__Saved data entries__
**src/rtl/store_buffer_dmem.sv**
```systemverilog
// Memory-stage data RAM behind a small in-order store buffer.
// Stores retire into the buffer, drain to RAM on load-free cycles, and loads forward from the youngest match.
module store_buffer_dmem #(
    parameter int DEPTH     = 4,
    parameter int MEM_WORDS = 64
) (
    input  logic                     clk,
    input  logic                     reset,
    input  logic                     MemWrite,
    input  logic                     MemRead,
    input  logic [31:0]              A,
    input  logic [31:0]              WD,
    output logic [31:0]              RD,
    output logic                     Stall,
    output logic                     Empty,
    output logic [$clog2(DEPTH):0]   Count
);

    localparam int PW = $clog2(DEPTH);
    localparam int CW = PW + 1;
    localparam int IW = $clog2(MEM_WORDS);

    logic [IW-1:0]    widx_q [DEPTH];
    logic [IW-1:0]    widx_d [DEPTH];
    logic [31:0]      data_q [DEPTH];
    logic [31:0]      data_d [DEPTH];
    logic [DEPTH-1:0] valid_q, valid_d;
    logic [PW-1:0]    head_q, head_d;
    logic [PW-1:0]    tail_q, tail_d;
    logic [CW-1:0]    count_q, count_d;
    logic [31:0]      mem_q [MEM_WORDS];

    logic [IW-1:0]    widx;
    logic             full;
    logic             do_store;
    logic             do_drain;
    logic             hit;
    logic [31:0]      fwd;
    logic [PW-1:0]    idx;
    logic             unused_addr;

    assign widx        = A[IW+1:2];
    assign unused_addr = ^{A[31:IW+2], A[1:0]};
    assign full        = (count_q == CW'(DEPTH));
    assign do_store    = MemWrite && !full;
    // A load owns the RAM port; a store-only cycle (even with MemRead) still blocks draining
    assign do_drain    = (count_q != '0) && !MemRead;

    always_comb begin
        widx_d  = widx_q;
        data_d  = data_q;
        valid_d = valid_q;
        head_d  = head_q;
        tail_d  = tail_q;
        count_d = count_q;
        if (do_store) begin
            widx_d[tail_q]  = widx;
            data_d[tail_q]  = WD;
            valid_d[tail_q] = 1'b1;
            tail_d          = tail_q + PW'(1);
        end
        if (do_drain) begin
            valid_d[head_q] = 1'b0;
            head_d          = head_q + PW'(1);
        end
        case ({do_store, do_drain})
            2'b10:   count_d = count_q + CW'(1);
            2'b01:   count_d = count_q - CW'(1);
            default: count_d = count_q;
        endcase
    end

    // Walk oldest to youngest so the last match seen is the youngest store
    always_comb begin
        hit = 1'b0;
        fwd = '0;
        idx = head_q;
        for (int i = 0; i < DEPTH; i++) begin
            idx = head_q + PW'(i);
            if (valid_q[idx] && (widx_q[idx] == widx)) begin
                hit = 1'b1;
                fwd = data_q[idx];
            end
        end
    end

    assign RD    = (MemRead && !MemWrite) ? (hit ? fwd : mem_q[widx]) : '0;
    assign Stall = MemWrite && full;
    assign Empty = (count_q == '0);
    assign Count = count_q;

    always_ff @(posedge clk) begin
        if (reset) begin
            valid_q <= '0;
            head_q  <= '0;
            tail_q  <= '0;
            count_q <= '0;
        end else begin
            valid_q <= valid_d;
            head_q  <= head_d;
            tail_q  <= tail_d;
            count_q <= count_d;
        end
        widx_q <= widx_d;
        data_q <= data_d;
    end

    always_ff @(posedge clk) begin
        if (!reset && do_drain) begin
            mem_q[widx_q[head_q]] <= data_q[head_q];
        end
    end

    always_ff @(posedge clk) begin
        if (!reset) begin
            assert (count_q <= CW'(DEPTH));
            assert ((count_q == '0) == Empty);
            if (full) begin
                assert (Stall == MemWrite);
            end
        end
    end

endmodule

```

* * *

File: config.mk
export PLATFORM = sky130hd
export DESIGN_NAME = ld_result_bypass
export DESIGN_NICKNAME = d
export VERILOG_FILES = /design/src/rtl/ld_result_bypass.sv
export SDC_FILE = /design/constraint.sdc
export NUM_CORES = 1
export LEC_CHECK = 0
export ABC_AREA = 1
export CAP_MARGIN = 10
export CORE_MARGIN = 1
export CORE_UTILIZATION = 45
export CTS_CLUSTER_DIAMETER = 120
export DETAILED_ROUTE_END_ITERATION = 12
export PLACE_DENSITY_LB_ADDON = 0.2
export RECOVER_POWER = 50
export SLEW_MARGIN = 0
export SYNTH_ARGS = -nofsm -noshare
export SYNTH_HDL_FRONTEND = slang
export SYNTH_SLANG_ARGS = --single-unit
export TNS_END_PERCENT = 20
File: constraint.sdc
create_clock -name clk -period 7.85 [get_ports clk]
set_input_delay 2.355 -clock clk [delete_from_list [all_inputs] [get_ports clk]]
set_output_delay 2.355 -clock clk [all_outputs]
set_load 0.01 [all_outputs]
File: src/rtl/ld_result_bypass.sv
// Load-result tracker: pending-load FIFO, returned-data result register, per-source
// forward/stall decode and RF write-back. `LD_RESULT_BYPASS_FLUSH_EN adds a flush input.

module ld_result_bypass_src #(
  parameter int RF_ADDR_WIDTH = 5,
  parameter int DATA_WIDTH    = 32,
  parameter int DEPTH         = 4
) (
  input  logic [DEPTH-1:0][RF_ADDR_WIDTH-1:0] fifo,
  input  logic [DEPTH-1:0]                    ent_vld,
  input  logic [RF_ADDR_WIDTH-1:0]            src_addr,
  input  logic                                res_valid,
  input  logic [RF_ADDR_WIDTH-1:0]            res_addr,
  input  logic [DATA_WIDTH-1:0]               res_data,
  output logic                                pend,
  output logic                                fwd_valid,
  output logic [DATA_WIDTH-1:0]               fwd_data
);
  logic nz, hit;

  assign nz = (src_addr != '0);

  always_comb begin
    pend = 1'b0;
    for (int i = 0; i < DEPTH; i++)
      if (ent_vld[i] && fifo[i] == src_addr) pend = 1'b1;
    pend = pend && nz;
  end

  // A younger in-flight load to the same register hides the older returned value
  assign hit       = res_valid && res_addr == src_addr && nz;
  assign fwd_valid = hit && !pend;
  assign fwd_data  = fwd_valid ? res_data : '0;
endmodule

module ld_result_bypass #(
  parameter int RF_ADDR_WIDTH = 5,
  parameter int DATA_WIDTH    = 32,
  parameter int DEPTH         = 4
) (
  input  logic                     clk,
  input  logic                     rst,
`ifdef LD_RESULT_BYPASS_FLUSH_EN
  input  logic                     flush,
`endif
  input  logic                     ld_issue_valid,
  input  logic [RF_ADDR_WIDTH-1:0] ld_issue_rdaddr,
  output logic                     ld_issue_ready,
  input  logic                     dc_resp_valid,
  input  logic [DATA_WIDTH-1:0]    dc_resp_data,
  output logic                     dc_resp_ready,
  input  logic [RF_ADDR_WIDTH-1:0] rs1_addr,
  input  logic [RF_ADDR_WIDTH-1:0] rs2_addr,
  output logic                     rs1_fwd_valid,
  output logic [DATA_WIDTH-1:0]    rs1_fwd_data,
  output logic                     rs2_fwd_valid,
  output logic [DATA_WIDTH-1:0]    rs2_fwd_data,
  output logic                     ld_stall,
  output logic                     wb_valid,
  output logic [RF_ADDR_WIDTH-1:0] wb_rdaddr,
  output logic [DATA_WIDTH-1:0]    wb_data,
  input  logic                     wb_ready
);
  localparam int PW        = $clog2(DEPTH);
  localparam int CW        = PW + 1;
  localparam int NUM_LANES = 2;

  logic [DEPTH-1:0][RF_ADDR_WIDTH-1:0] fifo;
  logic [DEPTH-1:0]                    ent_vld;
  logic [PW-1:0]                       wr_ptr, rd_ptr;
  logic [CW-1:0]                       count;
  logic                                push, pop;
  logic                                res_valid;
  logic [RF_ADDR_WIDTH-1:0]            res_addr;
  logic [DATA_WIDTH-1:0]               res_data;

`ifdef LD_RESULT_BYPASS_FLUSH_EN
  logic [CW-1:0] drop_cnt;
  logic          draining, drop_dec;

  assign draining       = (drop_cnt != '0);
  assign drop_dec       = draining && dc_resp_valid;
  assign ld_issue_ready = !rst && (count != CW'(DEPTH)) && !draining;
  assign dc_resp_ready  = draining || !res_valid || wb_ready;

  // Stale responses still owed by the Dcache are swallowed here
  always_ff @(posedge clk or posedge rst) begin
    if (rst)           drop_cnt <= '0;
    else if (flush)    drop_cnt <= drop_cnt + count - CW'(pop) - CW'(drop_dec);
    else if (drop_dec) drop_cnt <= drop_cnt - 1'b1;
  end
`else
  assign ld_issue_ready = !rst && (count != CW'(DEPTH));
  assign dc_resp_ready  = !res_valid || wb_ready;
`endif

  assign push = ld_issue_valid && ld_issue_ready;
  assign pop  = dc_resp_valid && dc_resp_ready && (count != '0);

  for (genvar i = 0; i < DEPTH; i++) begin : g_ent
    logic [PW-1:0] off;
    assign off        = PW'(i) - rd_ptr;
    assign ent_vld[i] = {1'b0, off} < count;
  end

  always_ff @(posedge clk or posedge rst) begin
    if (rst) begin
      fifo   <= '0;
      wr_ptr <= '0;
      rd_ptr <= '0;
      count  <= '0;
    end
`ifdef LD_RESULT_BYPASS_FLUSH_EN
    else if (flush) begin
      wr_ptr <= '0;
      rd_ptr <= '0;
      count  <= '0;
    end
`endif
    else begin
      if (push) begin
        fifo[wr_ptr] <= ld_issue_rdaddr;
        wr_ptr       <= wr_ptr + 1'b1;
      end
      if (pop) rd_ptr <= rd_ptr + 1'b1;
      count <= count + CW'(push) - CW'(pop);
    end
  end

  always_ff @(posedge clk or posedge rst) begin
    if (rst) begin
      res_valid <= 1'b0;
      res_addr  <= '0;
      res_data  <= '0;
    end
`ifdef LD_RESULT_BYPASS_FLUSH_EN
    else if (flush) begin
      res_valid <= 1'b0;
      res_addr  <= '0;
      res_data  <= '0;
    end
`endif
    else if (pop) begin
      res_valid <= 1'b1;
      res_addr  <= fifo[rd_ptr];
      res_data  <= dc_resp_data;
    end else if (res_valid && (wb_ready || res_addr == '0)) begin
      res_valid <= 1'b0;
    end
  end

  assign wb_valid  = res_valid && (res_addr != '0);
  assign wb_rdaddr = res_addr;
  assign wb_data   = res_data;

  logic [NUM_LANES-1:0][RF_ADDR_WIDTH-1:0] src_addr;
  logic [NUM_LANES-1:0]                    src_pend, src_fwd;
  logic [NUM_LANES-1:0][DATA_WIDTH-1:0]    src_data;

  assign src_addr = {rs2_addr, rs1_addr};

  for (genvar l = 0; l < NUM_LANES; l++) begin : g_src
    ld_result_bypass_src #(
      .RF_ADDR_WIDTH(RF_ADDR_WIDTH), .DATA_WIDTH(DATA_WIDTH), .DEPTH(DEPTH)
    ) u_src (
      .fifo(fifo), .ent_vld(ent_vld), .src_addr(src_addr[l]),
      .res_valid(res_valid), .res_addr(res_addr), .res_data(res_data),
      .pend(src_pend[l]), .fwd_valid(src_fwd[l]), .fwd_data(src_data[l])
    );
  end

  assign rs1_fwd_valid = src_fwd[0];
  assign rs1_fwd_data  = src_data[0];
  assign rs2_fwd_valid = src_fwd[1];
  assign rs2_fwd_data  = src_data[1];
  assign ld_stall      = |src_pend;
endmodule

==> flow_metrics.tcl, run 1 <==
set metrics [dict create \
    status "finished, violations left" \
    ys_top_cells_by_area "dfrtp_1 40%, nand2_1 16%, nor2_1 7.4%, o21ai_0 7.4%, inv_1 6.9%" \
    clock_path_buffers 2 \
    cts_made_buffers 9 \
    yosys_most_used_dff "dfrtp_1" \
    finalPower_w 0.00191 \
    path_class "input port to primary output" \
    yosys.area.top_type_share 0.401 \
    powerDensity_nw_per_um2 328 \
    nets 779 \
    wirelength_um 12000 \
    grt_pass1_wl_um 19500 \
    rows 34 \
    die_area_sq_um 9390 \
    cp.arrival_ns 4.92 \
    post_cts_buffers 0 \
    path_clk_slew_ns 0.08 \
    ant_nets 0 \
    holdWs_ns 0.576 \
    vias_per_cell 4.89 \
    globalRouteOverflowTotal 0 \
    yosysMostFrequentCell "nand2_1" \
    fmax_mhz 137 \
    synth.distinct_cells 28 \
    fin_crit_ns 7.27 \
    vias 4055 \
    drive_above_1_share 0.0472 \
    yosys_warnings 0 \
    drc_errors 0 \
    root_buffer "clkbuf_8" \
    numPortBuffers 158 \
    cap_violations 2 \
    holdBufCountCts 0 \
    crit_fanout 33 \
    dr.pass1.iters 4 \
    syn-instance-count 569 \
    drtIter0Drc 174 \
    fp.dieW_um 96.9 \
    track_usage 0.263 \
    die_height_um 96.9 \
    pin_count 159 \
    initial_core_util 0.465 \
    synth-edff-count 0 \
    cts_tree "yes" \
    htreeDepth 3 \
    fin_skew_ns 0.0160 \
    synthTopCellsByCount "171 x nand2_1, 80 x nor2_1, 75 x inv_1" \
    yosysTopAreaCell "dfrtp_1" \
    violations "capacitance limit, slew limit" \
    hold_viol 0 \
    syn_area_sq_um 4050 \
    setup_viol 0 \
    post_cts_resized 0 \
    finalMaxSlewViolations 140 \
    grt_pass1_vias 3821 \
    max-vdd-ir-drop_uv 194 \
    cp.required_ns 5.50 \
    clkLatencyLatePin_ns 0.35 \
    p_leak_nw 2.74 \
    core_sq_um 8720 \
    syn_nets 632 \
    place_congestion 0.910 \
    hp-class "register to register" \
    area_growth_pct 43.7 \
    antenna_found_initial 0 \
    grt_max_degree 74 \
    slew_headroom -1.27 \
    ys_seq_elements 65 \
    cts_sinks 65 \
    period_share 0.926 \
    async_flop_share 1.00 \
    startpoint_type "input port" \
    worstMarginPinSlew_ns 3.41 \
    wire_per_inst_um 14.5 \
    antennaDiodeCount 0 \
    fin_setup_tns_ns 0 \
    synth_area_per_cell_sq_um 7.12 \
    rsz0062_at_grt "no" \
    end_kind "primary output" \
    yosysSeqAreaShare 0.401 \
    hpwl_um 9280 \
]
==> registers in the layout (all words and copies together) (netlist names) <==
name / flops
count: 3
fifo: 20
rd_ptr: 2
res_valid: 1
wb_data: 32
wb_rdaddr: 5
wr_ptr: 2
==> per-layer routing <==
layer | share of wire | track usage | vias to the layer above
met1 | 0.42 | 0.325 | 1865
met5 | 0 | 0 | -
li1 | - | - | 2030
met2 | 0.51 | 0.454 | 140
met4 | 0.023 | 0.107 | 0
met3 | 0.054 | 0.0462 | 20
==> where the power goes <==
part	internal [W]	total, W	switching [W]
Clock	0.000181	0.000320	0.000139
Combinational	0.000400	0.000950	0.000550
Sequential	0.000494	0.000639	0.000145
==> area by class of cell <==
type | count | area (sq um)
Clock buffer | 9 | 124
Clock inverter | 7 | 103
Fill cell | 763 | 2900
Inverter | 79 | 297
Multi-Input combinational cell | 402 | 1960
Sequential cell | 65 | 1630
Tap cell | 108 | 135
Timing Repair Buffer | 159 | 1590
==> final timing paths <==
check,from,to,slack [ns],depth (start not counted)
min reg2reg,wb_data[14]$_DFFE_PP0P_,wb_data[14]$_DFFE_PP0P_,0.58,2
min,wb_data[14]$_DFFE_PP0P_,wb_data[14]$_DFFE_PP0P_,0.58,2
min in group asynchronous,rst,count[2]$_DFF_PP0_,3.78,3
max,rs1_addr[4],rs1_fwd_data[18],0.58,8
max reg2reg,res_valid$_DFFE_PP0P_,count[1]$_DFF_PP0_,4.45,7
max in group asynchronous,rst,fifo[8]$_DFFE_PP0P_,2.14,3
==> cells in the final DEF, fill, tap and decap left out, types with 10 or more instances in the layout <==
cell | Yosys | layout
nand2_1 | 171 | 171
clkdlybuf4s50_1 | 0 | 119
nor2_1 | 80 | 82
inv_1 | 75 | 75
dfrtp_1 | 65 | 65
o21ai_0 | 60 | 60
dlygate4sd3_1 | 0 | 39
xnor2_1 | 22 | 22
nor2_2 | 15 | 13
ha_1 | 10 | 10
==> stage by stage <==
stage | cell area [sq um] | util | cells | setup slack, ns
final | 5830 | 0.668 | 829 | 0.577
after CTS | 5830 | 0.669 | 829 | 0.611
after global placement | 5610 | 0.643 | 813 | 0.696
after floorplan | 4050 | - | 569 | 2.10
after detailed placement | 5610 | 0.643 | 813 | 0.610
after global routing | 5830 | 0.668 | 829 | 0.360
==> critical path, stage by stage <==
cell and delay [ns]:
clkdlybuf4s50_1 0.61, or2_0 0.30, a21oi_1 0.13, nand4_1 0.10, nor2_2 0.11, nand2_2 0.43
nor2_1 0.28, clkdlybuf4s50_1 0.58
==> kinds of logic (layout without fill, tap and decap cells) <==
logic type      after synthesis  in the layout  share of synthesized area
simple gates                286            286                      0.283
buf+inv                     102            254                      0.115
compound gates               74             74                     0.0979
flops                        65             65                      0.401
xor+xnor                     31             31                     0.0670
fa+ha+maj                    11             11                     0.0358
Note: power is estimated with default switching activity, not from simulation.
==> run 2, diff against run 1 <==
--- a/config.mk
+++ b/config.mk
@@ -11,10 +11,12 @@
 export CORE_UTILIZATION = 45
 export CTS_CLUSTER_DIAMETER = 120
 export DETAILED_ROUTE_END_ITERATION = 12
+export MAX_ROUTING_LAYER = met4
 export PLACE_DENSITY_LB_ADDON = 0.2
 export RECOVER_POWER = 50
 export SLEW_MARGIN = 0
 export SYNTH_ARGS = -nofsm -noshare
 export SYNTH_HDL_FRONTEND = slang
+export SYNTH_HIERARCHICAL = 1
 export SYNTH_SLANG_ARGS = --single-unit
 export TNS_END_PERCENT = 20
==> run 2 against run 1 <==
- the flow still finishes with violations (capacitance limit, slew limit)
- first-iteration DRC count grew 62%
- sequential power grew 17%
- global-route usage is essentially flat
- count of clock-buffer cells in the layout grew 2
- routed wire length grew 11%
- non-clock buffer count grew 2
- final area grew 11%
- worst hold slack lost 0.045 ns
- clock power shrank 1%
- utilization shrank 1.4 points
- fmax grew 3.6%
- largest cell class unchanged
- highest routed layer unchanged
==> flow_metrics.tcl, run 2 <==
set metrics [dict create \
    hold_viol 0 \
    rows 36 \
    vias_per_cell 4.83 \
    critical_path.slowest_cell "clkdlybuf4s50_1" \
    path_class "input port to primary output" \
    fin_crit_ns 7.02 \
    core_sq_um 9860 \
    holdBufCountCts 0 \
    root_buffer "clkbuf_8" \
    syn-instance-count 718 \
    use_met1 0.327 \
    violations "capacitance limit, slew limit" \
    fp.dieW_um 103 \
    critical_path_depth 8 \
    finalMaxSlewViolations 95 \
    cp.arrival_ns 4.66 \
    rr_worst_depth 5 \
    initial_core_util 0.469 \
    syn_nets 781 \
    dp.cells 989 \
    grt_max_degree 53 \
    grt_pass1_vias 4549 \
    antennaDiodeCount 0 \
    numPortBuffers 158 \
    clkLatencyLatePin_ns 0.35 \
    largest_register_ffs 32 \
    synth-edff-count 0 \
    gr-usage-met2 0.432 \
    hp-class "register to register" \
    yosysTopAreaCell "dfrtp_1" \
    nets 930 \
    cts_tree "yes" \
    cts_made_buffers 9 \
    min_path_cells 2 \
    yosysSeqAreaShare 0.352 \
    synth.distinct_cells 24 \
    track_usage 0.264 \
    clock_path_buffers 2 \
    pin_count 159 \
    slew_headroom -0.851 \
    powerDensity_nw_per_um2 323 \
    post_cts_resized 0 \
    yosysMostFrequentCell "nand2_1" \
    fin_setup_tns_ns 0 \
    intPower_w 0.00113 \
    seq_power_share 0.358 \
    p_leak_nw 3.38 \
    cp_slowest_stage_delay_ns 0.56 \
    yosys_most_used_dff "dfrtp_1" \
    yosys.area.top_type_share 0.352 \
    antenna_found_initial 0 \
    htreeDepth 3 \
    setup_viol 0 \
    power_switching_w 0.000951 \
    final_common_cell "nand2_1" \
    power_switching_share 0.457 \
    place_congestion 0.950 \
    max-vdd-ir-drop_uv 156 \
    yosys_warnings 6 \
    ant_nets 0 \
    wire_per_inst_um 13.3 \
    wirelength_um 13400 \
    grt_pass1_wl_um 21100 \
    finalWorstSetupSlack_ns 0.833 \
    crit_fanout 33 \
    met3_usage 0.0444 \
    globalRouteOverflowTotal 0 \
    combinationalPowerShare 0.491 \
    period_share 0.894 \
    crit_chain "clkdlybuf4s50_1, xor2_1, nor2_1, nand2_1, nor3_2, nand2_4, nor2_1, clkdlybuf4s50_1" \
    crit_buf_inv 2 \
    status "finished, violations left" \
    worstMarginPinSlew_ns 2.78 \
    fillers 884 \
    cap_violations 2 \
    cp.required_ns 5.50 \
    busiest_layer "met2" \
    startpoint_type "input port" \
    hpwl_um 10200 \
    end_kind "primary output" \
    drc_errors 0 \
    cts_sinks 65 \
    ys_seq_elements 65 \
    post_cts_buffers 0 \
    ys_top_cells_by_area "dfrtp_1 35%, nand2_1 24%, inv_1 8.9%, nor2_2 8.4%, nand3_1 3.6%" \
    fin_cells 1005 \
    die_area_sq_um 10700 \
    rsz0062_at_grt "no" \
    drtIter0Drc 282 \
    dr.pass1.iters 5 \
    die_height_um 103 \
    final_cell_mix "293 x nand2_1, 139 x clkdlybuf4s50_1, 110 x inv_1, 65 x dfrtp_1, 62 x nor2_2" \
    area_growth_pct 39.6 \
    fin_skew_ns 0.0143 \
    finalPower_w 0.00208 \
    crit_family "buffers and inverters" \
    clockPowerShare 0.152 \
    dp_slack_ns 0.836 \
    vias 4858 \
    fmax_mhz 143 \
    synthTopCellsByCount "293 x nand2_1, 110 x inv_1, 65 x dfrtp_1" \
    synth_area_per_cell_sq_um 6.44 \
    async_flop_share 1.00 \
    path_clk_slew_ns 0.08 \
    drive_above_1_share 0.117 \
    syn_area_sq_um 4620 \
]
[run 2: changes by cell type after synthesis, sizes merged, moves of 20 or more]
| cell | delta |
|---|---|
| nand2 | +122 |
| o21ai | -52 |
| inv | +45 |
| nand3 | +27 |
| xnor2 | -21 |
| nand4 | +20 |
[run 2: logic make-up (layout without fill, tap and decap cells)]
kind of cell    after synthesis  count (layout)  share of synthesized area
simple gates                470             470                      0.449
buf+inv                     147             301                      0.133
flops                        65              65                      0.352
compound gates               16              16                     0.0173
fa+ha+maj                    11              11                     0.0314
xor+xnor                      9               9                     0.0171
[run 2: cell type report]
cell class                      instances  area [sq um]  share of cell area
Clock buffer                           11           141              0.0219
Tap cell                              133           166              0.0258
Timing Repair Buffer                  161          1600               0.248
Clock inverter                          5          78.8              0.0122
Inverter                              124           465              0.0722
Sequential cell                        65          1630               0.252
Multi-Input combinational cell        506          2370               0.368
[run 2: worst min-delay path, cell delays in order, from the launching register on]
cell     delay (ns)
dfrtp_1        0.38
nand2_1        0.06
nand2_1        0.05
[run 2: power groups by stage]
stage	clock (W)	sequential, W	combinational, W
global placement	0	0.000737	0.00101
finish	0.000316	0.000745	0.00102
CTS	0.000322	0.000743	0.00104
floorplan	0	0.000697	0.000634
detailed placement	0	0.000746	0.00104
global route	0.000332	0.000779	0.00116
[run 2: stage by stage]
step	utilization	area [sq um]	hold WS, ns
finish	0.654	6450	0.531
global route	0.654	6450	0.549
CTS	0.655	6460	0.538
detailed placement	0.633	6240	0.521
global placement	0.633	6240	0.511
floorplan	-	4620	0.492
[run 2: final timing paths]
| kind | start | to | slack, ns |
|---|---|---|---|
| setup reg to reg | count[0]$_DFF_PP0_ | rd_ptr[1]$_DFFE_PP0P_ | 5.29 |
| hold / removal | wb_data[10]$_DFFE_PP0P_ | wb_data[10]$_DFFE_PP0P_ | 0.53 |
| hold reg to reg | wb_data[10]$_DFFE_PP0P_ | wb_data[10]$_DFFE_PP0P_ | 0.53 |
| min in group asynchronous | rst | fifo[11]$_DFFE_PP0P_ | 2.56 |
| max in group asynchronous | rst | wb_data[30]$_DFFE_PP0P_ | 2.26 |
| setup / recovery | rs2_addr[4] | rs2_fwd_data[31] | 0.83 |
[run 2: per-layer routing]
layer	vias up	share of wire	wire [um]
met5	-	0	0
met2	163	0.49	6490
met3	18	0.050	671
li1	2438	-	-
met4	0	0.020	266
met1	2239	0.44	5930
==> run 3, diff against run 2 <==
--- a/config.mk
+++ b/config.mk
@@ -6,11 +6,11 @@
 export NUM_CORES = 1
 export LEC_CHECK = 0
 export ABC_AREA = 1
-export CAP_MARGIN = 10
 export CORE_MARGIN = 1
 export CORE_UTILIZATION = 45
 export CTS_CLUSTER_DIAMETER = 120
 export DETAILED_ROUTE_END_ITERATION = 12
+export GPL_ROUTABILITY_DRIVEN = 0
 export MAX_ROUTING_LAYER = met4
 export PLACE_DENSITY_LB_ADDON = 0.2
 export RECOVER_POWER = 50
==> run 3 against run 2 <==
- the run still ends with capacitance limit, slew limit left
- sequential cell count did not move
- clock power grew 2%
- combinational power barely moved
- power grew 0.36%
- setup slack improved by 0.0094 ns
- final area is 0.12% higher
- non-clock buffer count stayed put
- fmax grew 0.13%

__Required action__
For the word "returned", tally the lines above that hold it and answer with the number alone.

__Expected output__
2